I've been exchanging emails with Setec in the last two days. they now manufacture only the 6kW unit. I was quoted AUD 4400 landed here. What is **not** clear is whether the unit can be used legally in Aus. I have not investigated further coz the price was more than I wanted to pay. Bought a 12v to 230v inverter instead. A pity, coz having direct access to the Leaf battery is a much better solution.
The 6kW rating of the Setec V2H device refers to the (theoretical) maximum draw from the Leaf's battery. The effective maximum output of the Setec unit is ˜4.2kW. Indeed overpriced and probably not up to all the Australian standards. When I got the unit the price was a bit lower, but not by that much. Nevertheless, I've been very happy with it and have not encountered any safety issues. Had a residual voltage device installed to achieve the same level of protection as a residual current device in earthed systems. The unit powers several off-grid circuits in the home. Another option - as mentioned below - would have been to install a transfer switch for these circuits.
The inverter solution that Ben mentions might not work with a freezer if the start-up current is higher than the maximum peak output of the inverter.
Most pure sine wave inverters in the 1000 VA range will surge to handle freezer surges, no problems. Just check the specs.

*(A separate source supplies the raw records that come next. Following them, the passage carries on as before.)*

File: config.mk
export PLATFORM = sky130hd
export DESIGN_NAME = matmul_bc_feeder
export DESIGN_NICKNAME = d
export VERILOG_FILES = /design/src/rtl/matmul_bc_feeder.sv
export SDC_FILE = /design/constraint.sdc
export NUM_CORES = 1
export LEC_CHECK = 0
export CORE_AREA = 2 2 238 123
export DETAILED_ROUTE_END_ITERATION = 8
export DIE_AREA = 0 0 240 125
export GPL_TIMING_DRIVEN = 0
export PLACE_DENSITY = 0.82
export SYNTH_ARGS = -nofsm -noshare
export SYNTH_HDL_FRONTEND = slang
export SYNTH_SLANG_ARGS = --single-unit
File: constraint.sdc
create_clock -name clk_i -period 3.2 [get_ports clk_i]
set_clock_uncertainty 0.05 [all_clocks]
set_input_delay 0.96 -clock clk_i [delete_from_list [all_inputs] [get_ports clk_i]]
set_output_delay 0.96 -clock clk_i [all_outputs]
set_load 0.005 [all_outputs]
File: src/rtl/matmul_bc_feeder.sv
// Lane-0 broadcast-chain injector: buffers a run of operand words in a small
// FIFO and presents them to the broadcast chain, pulsing done/invalidate at the end.
module matmul_bc_feeder #(
  parameter int unsigned NrLanes   = 4,
  parameter int unsigned DataWidth = 64,
  parameter int unsigned FifoDepth = 4,
  parameter int unsigned CntWidth  = 16
) (
  input  logic                 clk_i,
  input  logic                 rst_ni,
  input  logic                 start_i,
  input  logic [CntWidth-1:0]  len_i,
  input  logic                 flush_i,
  output logic                 busy_o,
  output logic                 done_o,
  input  logic                 opnd_valid_i,
  output logic                 opnd_ready_o,
  input  logic [DataWidth-1:0] opnd_data_i,
  output logic                 bc_valid_o,
  input  logic                 bc_ready_i,
  output logic [DataWidth-1:0] bc_data_o,
  output logic                 bc_invalidate_o
);

  localparam int unsigned AddrW = (FifoDepth > 1) ? $clog2(FifoDepth) : 1;

  typedef enum logic [1:0] {StIdle, StRun, StDone} state_e;

  state_e               state_q, state_d;
  logic [CntWidth-1:0]  len_q, len_d;
  logic [CntWidth-1:0]  fetch_q, fetch_d;
  logic [CntWidth-1:0]  sent_q, sent_d;
  logic [AddrW:0]       wr_ptr_q, wr_ptr_d;
  logic [AddrW:0]       rd_ptr_q, rd_ptr_d;
  logic [DataWidth-1:0] mem_q [FifoDepth];

  logic empty, full, push, pop;

  // Pointers carry one extra wrap bit so full and empty are distinguishable.
  assign empty = (wr_ptr_q == rd_ptr_q);
  assign full  = (wr_ptr_q[AddrW] != rd_ptr_q[AddrW]) &&
                 (wr_ptr_q[AddrW-1:0] == rd_ptr_q[AddrW-1:0]);

  assign busy_o          = (state_q == StRun);
  assign done_o          = (state_q == StDone);
  assign bc_invalidate_o = (state_q == StDone);
  assign opnd_ready_o    = busy_o && (fetch_q < len_q) && !full;
  assign bc_valid_o      = !empty;
  assign bc_data_o       = mem_q[rd_ptr_q[AddrW-1:0]];

  assign push = opnd_valid_i && opnd_ready_o && !flush_i;
  assign pop  = bc_valid_o && bc_ready_i && !flush_i;

  always_comb begin
    state_d  = state_q;
    len_d    = len_q;
    fetch_d  = fetch_q;
    sent_d   = sent_q;
    wr_ptr_d = wr_ptr_q;
    rd_ptr_d = rd_ptr_q;
    if (flush_i) begin
      state_d  = StIdle;
      fetch_d  = '0;
      sent_d   = '0;
      wr_ptr_d = '0;
      rd_ptr_d = '0;
    end else begin
      if (push) begin
        wr_ptr_d = wr_ptr_q + 1'b1;
        fetch_d  = fetch_q + 1'b1;
      end
      if (pop) begin
        rd_ptr_d = rd_ptr_q + 1'b1;
        sent_d   = sent_q + 1'b1;
      end
      unique case (state_q)
        StIdle: begin
          if (start_i) begin
            len_d   = len_i;
            fetch_d = '0;
            sent_d  = '0;
            state_d = (len_i != '0) ? StRun : StDone;
          end
        end
        StRun: begin
          if (pop && (sent_q + CntWidth'(1) == len_q)) state_d = StDone;
        end
        StDone:  state_d = StIdle;
        default: state_d = StIdle;
      endcase
    end
  end

  always_ff @(posedge clk_i or negedge rst_ni) begin
    if (!rst_ni) begin
      state_q  <= StIdle;
      len_q    <= '0;
      fetch_q  <= '0;
      sent_q   <= '0;
      wr_ptr_q <= '0;
      rd_ptr_q <= '0;
    end else begin
      state_q  <= state_d;
      len_q    <= len_d;
      fetch_q  <= fetch_d;
      sent_q   <= sent_d;
      wr_ptr_q <= wr_ptr_d;
      rd_ptr_q <= rd_ptr_d;
    end
  end

  always_ff @(posedge clk_i or negedge rst_ni) begin
    if (!rst_ni) begin
      mem_q <= '{default: '0};
    end else if (push) begin
      mem_q[wr_ptr_q[AddrW-1:0]] <= opnd_data_i;
    end
  end

endmodule

; Word level (Yosys, flattened, before mapping)
; Index checks and enable logic that the tools add are counted.
[word_totals]
input_bits = 86
wordCells = 70
ff_bits = 312
[op_classes]
muxes = 23
reduce_logical = 18
order_cmp = 4
bitwise_logic = 3
add_sub_neg = 4
eq_ne = 8
[op_table]
columns = op, count
row1 = $bwmux W256, 1
row2 = $mux W64, 3
row3 = $bmux W64 S2, 1
row4 = $demux W64 S2, 1
row5 = $mux W16, 8
row6 = $add A16 B1 Y16 const B, 2
row7 = $eq A16 B16 Y1, 1
row8 = $lt A16 B16 Y1, 1
row9 = $reduce_bool A16 Y1, 1
row10 = $mux W3, 4
row11 = $logic_and A1 B1 Y1, 9
row12 = $mux W2, 4
row13 = $add A3 B1 Y3 const B, 2
row14 = $ge A3 B3 Y1 const B, 2
row15 = $not A2 Y3, 2
row16 = $pmux W2 S2, 1
row17 = $reduce_bool A2 Y1, 2
row18 = $eq A3 B3 Y1, 1
row19 = $logic_not A1 Y1, 3
row20 = $lt A3 B1 Y1 const B, 1
row21 = $ne A3 B2 Y1 const B, 1
row22 = $ne A3 B3 Y1 const B, 1
row23 = $reduce_and A3 Y1, 1
row24 = $eq A2 B1 Y1 const B, 1
row25 = 6 further kinds, 6

; Longest topological paths before layout
; Gate-level depths: netlist (run 1).
[depth]
ltp_word = 10
depth_mapped = 11
mapped_depth_nobuf = 10

; Least setup slack after synthesis (run 1)
; Ideal clock, no wire load.
[synth_path]
path_kind = register to output
startpoint = register rd_ptr_q[0]
endpoint = output bc_data_o[10]
required_ns = 2.190
path_buffers = 2
arrival_time_ns = 1.922
path_stages_with_launch = 4
setup_slack_ns = 0.268
path_cell_list = dfrtp_1 buf_1 buf_1 mux4_2
[synth_between]
elab_chain_len = 4
[synth_rtl]
columns = item, line_no
row1 = from (decl), 34  ; logic [AddrW:0] rd_ptr_q, rd_ptr_d;
row2 = from (signal assigned), 108  ; rd_ptr_q <= rd_ptr_d;
row3 = $not A2 Y3 (not written as such), 49  ; assign bc_data_o = mem_q[rd_ptr_q[AddrW-1:0]];
row4 = $bmux W64 S2, 49
row5 = $mux W64 (not written as such) (2 in a row), 49
row6 = to (decl), 21  ; output logic [DataWidth-1:0] bc_data_o,
; No other way between the ends. The select of a mux whose other input is x is not followed.

; Worst setup path in the final report (run 1)
[layout_path]
startpoint = register fetch_q[13]
endpoint = output opnd_ready_o
[layout_between]
elab_chain_len = 3
[layout_rtl]
columns = item, line_no
row1 = from (decl), 31  ; logic [CntWidth-1:0] fetch_q, fetch_d;
row2 = from (signal assigned), 105  ; fetch_q <= fetch_d;
row3 = $lt A16 B16 Y1, 47  ; assign opnd_ready_o = busy_o && (fetch_q < len_q) && !full;
row4 = $logic_and A1 B1 Y1 (2 in a row), 47
row5 = to (decl), 17  ; output logic opnd_ready_o,
; No other way between the ends.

The main issue is that you would have to reliably isolate your house from the network to power it independently. Otherwise you would be exposed to the downed powerlines, which would trip everything, or potentially you would energise powerlines as workers were trying to fix them. So you need a switch on the line in to your house, that refuses to connect unless the network is energised. Also your system would then have to sync to the network frequency. Probably fairly easy to do, but you'd have to spend a bit having it installed. I'm thinking you wouldn't get out of it for less than a grand. Just had four light fittings replaced for $500.
Don't all home battery system installations have isolator switches? Mine certainly does.
It's called a transfer switch. You can buy low cost manual transfer switches. When there is a blackout, this switch disconnects the critical circuits from mains supply and connects them to the generator supply. It's totally idiot proof.
YOU NEED A LICENSED ELECTRICIAN TO INSTALL A TRANSFER SWITCH , ITS NOT A JOB FOR A HANDYMAN
I never said it was DIY.
That would only be necessary if you were using the house wiring to get power to lights and appliances - which would be more convenient once set up safely. The alternative is to simply run an extension cord from the car to a small number of lights and appliances that would be disconnected from the house and connected to the extension cord. Quite a few EVs available in Australia come with gadgets allowing the drawing of a few kW of AC from the car battery in this way.
Talk about missed opportunity.
You could have hired a chainsaw and made a small fortune supplying firewood to the numpties who buy it in plastic bags from petrol stations.